▶ [TASK DESCRIPTION]: Go through the data and copy every line in which "stage" appears.

(Stored data entries)
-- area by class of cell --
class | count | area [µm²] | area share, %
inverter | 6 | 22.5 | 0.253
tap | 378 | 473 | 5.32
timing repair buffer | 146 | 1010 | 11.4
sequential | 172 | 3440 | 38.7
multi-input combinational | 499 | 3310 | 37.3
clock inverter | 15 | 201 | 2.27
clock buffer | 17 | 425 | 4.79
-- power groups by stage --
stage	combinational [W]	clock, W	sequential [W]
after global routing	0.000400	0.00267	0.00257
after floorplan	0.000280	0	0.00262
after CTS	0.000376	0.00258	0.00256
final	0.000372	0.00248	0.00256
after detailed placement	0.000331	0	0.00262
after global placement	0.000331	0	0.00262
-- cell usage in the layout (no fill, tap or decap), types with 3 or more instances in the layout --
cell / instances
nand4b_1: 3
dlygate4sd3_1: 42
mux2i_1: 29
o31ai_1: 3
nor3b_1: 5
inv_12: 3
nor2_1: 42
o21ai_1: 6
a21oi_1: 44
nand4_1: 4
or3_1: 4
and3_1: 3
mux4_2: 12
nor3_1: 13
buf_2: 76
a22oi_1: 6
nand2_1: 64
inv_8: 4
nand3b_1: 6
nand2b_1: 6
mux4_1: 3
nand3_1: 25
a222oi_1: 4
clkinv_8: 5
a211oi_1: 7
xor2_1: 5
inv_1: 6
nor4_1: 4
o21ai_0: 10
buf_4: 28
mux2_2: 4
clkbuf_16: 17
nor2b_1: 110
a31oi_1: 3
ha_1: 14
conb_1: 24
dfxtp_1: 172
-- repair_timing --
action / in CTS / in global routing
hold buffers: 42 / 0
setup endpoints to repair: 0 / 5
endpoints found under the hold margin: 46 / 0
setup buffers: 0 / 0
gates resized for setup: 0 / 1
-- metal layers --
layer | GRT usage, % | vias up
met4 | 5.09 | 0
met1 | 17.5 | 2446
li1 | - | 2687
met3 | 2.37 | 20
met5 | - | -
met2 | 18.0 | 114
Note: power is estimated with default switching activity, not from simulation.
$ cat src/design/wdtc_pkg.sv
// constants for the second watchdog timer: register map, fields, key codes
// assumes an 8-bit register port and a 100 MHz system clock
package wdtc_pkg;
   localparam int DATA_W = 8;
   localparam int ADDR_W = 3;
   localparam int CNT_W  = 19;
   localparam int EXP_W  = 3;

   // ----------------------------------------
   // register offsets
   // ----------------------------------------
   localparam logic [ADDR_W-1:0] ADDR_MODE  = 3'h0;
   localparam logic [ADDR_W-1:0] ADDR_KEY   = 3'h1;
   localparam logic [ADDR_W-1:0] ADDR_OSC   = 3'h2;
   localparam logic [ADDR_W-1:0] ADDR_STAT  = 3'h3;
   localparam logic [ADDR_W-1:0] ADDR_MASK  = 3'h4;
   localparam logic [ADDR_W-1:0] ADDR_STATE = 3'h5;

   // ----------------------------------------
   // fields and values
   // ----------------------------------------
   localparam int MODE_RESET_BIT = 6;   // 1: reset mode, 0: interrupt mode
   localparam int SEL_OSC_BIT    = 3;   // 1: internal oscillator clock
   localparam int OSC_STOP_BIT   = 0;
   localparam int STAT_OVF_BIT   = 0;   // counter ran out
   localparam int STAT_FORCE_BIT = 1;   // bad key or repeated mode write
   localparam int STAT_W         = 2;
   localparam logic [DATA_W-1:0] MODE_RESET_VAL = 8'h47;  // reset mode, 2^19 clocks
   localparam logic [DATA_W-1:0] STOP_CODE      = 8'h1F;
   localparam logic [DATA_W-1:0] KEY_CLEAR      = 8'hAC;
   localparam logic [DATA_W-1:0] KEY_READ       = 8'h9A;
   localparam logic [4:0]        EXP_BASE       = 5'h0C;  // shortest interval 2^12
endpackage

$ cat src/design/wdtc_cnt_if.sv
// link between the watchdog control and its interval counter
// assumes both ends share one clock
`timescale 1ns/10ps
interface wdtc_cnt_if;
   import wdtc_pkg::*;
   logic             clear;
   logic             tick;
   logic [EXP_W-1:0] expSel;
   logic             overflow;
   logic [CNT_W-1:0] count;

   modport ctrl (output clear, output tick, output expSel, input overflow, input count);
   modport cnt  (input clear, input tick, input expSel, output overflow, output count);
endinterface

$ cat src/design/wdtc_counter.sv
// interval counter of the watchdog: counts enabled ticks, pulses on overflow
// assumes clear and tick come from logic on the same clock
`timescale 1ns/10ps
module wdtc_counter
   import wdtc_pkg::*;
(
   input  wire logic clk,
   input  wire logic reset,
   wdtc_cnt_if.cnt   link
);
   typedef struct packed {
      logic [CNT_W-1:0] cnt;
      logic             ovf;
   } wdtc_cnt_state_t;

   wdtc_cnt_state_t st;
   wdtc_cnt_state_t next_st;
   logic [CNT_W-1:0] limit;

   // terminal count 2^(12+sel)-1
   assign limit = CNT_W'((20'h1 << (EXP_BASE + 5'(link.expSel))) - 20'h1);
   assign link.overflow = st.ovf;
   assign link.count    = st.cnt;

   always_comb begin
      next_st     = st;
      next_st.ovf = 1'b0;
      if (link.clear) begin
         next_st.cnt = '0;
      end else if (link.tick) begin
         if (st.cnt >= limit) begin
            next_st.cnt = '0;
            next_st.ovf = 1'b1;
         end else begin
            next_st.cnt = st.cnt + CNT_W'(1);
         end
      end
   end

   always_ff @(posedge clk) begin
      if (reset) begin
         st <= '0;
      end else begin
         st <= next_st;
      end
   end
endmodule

▶ [WRITTEN RESPONSE]:
-- power groups by stage --
stage	combinational [W]	clock, W	sequential [W]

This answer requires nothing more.